报错:Assertion failed (localThreads[0] * localThreads[1] * localThreads[2] <= kernelWorkGroupSize) in void cv::ocl::openCLVerifyKernel(const cv::ocl::Context*, cl_kernel, std::size_t*)
报错定位:cl_operations.cpp中的void openCLExecuteKernel(Context *ctx, const cv::ocl::ProgramEntry* source, string kernelName, size_t globalThreads[3], size_t localThreads[3],vector< pair<size_t, const void *> > &args, int channels, int depth, const char *build_options)

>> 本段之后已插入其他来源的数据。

## src/hdl/cordic_ctrl_pkg.sv

```systemverilog
package cordic_ctrl_pkg;

    // ====================
    // Sequencer states
    // ====================
    typedef enum logic [2:0] {
        IDLE,                                               // Waiting for start
        LOAD,                                               // Capture request
        PREP,                                               // Latch working X, Y, Z
        SHIFT,                                              // Shifts, ROM, direction
        UPDATE,                                             // Three adder passes
        DONE                                                // Result held until ack
    } seq_state_t;

    // ====================
    // Stage enables
    // ====================
    // At most one bit is high in any cycle
    typedef struct packed {
        logic load_en;                                      // Request register
        logic prep_en;                                      // Working X, Y, Z latch
        logic shift_en;                                     // Shift/ROM/dir register
        logic update_go;                                    // Kicks the adder sequence
        logic out_en;                                       // Result register
    } stage_en_t;

endpackage

```

## src/hdl/cordic_fmt_pkg.sv

```systemverilog
package cordic_fmt_pkg;

    // ====================
    // Number format
    // ====================
    localparam int WORD_W     = 32;                         // Word width of X, Y, Z
    localparam int FRAC_W     = 30;                         // Fraction bits, Q2.30
    localparam int ITER_BITS  = 4;                          // 16 iterations, 5 at most
    localparam int ATAN_DEPTH = 32;                         // Arctangent table entries

    typedef logic signed [WORD_W-1:0] coord_t;              // Fixed-point coordinate
    typedef logic [ITER_BITS-1:0]     iter_t;               // Iteration index
    typedef logic [1:0]               region_t;             // Quadrant, angle + region*pi/2

    // ====================
    // Bundles
    // ====================
    typedef struct packed {
        coord_t x;                                          // Cosine track
        coord_t y;                                          // Sine track
        coord_t z;                                          // Residual angle
    } xyz_t;

    typedef struct packed {
        coord_t  angle;                                     // Reduced angle, |a| <= pi/4
        region_t region;
        logic    want_sin;                                  // 1 sine, 0 cosine
    } req_t;

    typedef struct packed {
        coord_t x_sh;                                       // X >>> i
        coord_t y_sh;                                       // Y >>> i
        coord_t atan;                                       // atan(2^-i)
        logic   dir;                                        // 1 rotates positive
    } prep_t;

    // Start X absorbs the CORDIC gain, 0.607252935 in Q2.30
    localparam coord_t CORDIC_K = 32'sh26DD3B6A;

endpackage
```

## src/hdl/cordic_sincos.sv

```systemverilog
`timescale 1ns/1ns

module cordic_sincos
    import cordic_fmt_pkg::*;
    import cordic_ctrl_pkg::*;
#(
    parameter int WORD_W    = cordic_fmt_pkg::WORD_W,
    parameter int FRAC_W    = cordic_fmt_pkg::FRAC_W,
    parameter int ITER_BITS = cordic_fmt_pkg::ITER_BITS
)
(
    input  logic    clk,
    input  logic    rst_n,
    input  logic    start,                                  // Begin a computation
    input  logic    ack,                                    // Result consumed
    input  logic    want_sin,                               // 1 sine, 0 cosine
    input  coord_t  angle,                                  // Q2.30, |angle| <= pi/4
    input  region_t region,
    output logic    ready,
    output coord_t  result
);

    stage_en_t en;
    iter_t     iter;
    logic      update_done;
    req_t      req_in;
    req_t      req_q;
    xyz_t      xyz_cur;
    xyz_t      xyz_new;
    prep_t     prep;

    assign req_in = '{angle: angle, region: region, want_sin: want_sin};

    // ====================
    // Sequencer
    // ====================
    cordic_seq_fsm #(
        .ITER_BITS (ITER_BITS)
    ) seq_fsm_inst (
        .clk         (clk),
        .rst_n       (rst_n),
        .start       (start),
        .ack         (ack),
        .update_done (update_done),
        .en          (en),
        .iter        (iter),
        .ready       (ready)
    );

    // ====================
    // Datapath
    // ====================
    cordic_prep_stage #(
        .WORD_W (WORD_W),
        .FRAC_W (FRAC_W)
    ) prep_stage_inst (
        .clk     (clk),
        .rst_n   (rst_n),
        .en      (en),
        .iter    (iter),
        .req_in  (req_in),
        .xyz_fb  (xyz_new),                                 // Loop back each iteration
        .req_q   (req_q),
        .xyz_cur (xyz_cur),
        .prep    (prep)
    );

    cordic_update_stage update_stage_inst (
        .clk         (clk),
        .rst_n       (rst_n),
        .update_go   (en.update_go),
        .xyz_cur     (xyz_cur),
        .prep        (prep),
        .xyz_new     (xyz_new),
        .update_done (update_done)
    );

    cordic_out_stage out_stage_inst (
        .clk    (clk),
        .rst_n  (rst_n),
        .out_en (en.out_en),
        .req_q  (req_q),
        .xyz    (xyz_new),
        .result (result)
    );

endmodule

```

## src/hdl/cordic_out_stage.sv

```systemverilog
`timescale 1ns/1ns

module cordic_out_stage
    import cordic_fmt_pkg::*;
(
    input  logic   clk,
    input  logic   rst_n,
    input  logic   out_en,                                  // Load final value
    input  req_t   req_q,                                   // Region and function
    input  xyz_t   xyz,                                     // Final X, Y
    output coord_t result
);

    logic   use_y;                                          // Y track selected
    logic   negate;
    coord_t pick;
    coord_t fixed;

    // ====================
    // Quadrant correction
    // ====================
    // sin picks y on even regions, cos on odd ones
    assign use_y  = req_q.want_sin ^ req_q.region[0];
    // sin flips in regions 2,3, cos in 1,2
    assign negate = req_q.region[1] ^ (~req_q.want_sin & req_q.region[0]);
    assign pick   = use_y ? xyz.y : xyz.x;
    assign fixed  = negate ? coord_t'(-pick) : pick;

    always_ff @(posedge clk or negedge rst_n)
    begin
        if (!rst_n)
            result <= '0;
        else if (out_en)
            result <= fixed;                                // Held until next angle
    end

    a_result_hold: assert property (@(posedge clk) disable iff (!rst_n)
        !out_en |=> $stable(result))
        else $error("result moved without out_en");

endmodule

```

## src/hdl/cordic_update_stage.sv

```systemverilog
`timescale 1ns/1ns

module cordic_update_stage
    import cordic_fmt_pkg::*;
(
    input  logic   clk,
    input  logic   rst_n,
    input  logic   update_go,                               // Starts the three passes
    input  xyz_t   xyz_cur,                                 // Pre-iteration values
    input  prep_t  prep,
    output xyz_t   xyz_new,                                 // Post-iteration values
    output logic   update_done                              // High in the Z write cycle
);

    logic [1:0] step_q;                                     // 0 X, 1 Y, 2 Z
    logic       busy_q;
    logic       active;
    logic       sub;                                        // Adder subtracts
    coord_t     opa;
    coord_t     opb;
    coord_t     sum;

    assign active      = update_go || busy_q;
    assign update_done = busy_q && (step_q == 2'd2);

    // ====================
    // Operand select
    // ====================
    always_comb
    begin
        case (step_q)
            2'd0:
            begin
                opa = xyz_cur.x;
                opb = prep.y_sh;
                sub = prep.dir;                             // X -/+ Y>>i
            end
            2'd1:
            begin
                opa = xyz_cur.y;
                opb = prep.x_sh;
                sub = ~prep.dir;                            // Y +/- X>>i
            end
            default:
            begin
                opa = xyz_cur.z;
                opb = prep.atan;
                sub = prep.dir;                             // Z -/+ atan
            end
        endcase
    end

    assign sum = sub ? coord_t'(opa - opb) : coord_t'(opa + opb);  // Shared adder

    // ====================
    // Step control
    // ====================
    always_ff @(posedge clk or negedge rst_n)
    begin
        if (!rst_n)
        begin
            step_q <= 2'd0;
            busy_q <= 1'b0;
        end
        else if (active)
        begin
            step_q <= (step_q == 2'd2) ? 2'd0 : step_q + 2'd1;
            busy_q <= (step_q != 2'd2);                     // Idle after Z
        end
    end

    always_ff @(posedge clk)
    begin
        if (active)
        begin
            case (step_q)
                2'd0:    xyz_new.x <= sum;
                2'd1:    xyz_new.y <= sum;
                default: xyz_new.z <= sum;
            endcase
        end
    end

    a_step_range: assert property (@(posedge clk) disable iff (!rst_n)
        update_go |-> ##2 (update_done && step_q != 2'd3))
        else $error("Update sequence lost its step");

endmodule

```

## src/hdl/cordic_prep_stage.sv

```systemverilog
`timescale 1ns/1ns

module cordic_prep_stage
    import cordic_fmt_pkg::*;
    import cordic_ctrl_pkg::*;
#(
    parameter int WORD_W = cordic_fmt_pkg::WORD_W,
    parameter int FRAC_W = cordic_fmt_pkg::FRAC_W
)
(
    input  logic      clk,
    input  logic      rst_n,
    input  stage_en_t en,
    input  iter_t     iter,
    input  req_t      req_in,                               // From the top level ports
    input  xyz_t      xyz_fb,                               // Update stage results
    output req_t      req_q,                                // Held request
    output xyz_t      xyz_cur,                              // Pre-iteration X, Y, Z
    output prep_t     prep                                  // Adder operands and dir
);

    coord_t atan_rom;                                       // ROM output for iter
    xyz_t   xyz_start;                                      // Iteration 0 values

    cordic_atan_rom #(
        .WORD_W (WORD_W),
        .FRAC_W (FRAC_W)
    ) atan_rom_inst (
        .iter (iter),
        .atan (atan_rom)
    );

    // Gain preloaded into X, Y from zero, Z holds the angle
    assign xyz_start = '{x: CORDIC_K, y: coord_t'(0), z: req_q.angle};

    // ====================
    // Request capture
    // ====================
    always_ff @(posedge clk or negedge rst_n)
    begin
        if (!rst_n)
            req_q <= '0;
        else if (en.load_en)
            req_q <= req_in;                                // Held through DONE
    end

    // ====================
    // Working values
    // ====================
    always_ff @(posedge clk)
    begin
        if (en.prep_en)
            xyz_cur <= (iter == '0) ? xyz_start : xyz_fb;   // Fresh start or feedback
    end

    always_ff @(posedge clk)
    begin
        if (en.shift_en)
        begin
            prep.x_sh <= $signed(xyz_cur.x) >>> iter;       // Sign-filling shift
            prep.y_sh <= $signed(xyz_cur.y) >>> iter;
            prep.atan <= atan_rom;
            prep.dir  <= ~xyz_cur.z[WORD_W-1];              // Rotate toward Z = 0
        end
    end

endmodule

```

## src/hdl/cordic_seq_fsm.sv

```systemverilog
`timescale 1ns/1ns

module cordic_seq_fsm
    import cordic_fmt_pkg::*;
    import cordic_ctrl_pkg::*;
#(
    parameter int ITER_BITS = cordic_fmt_pkg::ITER_BITS
)
(
    input  logic      clk,
    input  logic      rst_n,
    input  logic      start,                                // Sampled in IDLE only
    input  logic      ack,                                  // Consumer took the result
    input  logic      update_done,                          // Z write cycle of UPDATE
    output stage_en_t en,                                   // Stage enables
    output iter_t     iter,                                 // Current iteration
    output logic      ready                                 // Result valid
);

    localparam iter_t LAST_ITER = iter_t'((2 ** ITER_BITS) - 1);

    seq_state_t state_q;
    iter_t      iter_q;
    logic       upd_first_q;                                // First UPDATE cycle
    logic       ready_q;
    logic       last_iter;

    assign last_iter = (iter_q == LAST_ITER);
    assign iter      = iter_q;
    assign ready     = ready_q;

    // ====================
    // State and counter
    // ====================
    always_ff @(posedge clk or negedge rst_n)
    begin
        if (!rst_n)
        begin
            state_q     <= IDLE;
            iter_q      <= '0;
            upd_first_q <= 1'b0;
            ready_q     <= 1'b0;
        end
        else
        begin
            upd_first_q <= (state_q == SHIFT);              // Marks the UPDATE entry
            case (state_q)
                IDLE:
                begin
                    if (start)
                        state_q <= LOAD;                    // Busy from here on
                end
                LOAD:
                begin
                    iter_q  <= '0;                          // Fresh count per angle
                    state_q <= PREP;
                end
                PREP:
                    state_q <= SHIFT;
                SHIFT:
                    state_q <= UPDATE;
                UPDATE:
                begin
                    if (update_done && last_iter)
                        state_q <= DONE;                    // Result loads on this edge
                    else if (update_done)
                    begin
                        iter_q  <= iter_q + 1'b1;
                        state_q <= PREP;
                    end
                end
                DONE:
                begin
                    if (!ready_q)
                        ready_q <= 1'b1;                    // Result settled one cycle
                    else if (ack)
                    begin
                        ready_q <= 1'b0;
                        state_q <= IDLE;
                    end
                end
                default:
                    state_q <= IDLE;
            endcase
        end
    end

    // ====================
    // Enable decode
    // ====================
    always_comb
    begin
        en           = '0;
        en.load_en   = (state_q == LOAD);
        en.prep_en   = (state_q == PREP);
        en.shift_en  = (state_q == SHIFT);
        en.update_go = (state_q == UPDATE) && upd_first_q;  // One pulse per iteration
        en.out_en    = (state_q == UPDATE) && update_done && last_iter;
    end

    a_en_onehot: assert property (@(posedge clk) disable iff (!rst_n) $onehot0(en))
        else $error("Stage enables overlap");

    a_ready_done: assert property (@(posedge clk) disable iff (!rst_n)
        ready_q |-> (state_q == DONE))
        else $error("ready high outside DONE");

endmodule

```

## src/hdl/cordic_atan_rom.sv

```systemverilog
`timescale 1ns/1ns

module cordic_atan_rom
    import cordic_fmt_pkg::*;
#(
    parameter int WORD_W = cordic_fmt_pkg::WORD_W,
    parameter int FRAC_W = cordic_fmt_pkg::FRAC_W
)
(
    input  iter_t  iter,                                    // Table address
    output coord_t atan                                     // atan(2^-iter), Q2.FRAC_W
);

    // Rounded to nearest at elaboration
    function automatic logic signed [WORD_W-1:0] atan_fix(input int idx);
        real ang;
        ang = $atan(1.0 / (2.0 ** idx));
        return WORD_W'($rtoi(ang * (2.0 ** FRAC_W) + 0.5));
    endfunction

    logic signed [WORD_W-1:0] table_w [ATAN_DEPTH];         // Constant table

    // ====================
    // Table contents
    // ====================
    for (genvar i = 0; i < ATAN_DEPTH; i++)
    begin : g_entry
        localparam logic signed [WORD_W-1:0] ENTRY = atan_fix(i);
        assign table_w[i] = ENTRY;                          // Fixed per entry
    end

    // Only the first 2^ITER_BITS entries are reachable
    assign atan = coord_t'(table_w[iter]);

endmodule

```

解决方法:打印在此处打印kernekName,按照上一篇文章方式并重新编译opencv,得到报错kernel,然后到ocl源码对应的cpp文件修改相应的localThreads数组。
补充两句:
每一个kernel中localThreads数组会指定一个work items。具体该数组的值有如下要求:
CV_Assert( localThreads[0] <= ctx->getDeviceInfo().maxWorkItemSizes[0] );
CV_Assert( localThreads[1] <= ctx->getDeviceInfo().maxWorkItemSizes[1] );
CV_Assert( localThreads[2] <= ctx->getDeviceInfo().maxWorkItemSizes[2] );
CV_Assert( localThreads[0] * localThreads[1] * localThreads[2] <= kernelWorkGroupSize );
CV_Assert( localThreads[0] * localThreads[1] * localThreads[2] <= ctx->getDeviceInfo().maxWorkGroupSize );
根据具体GPU型号,阈值会不一样。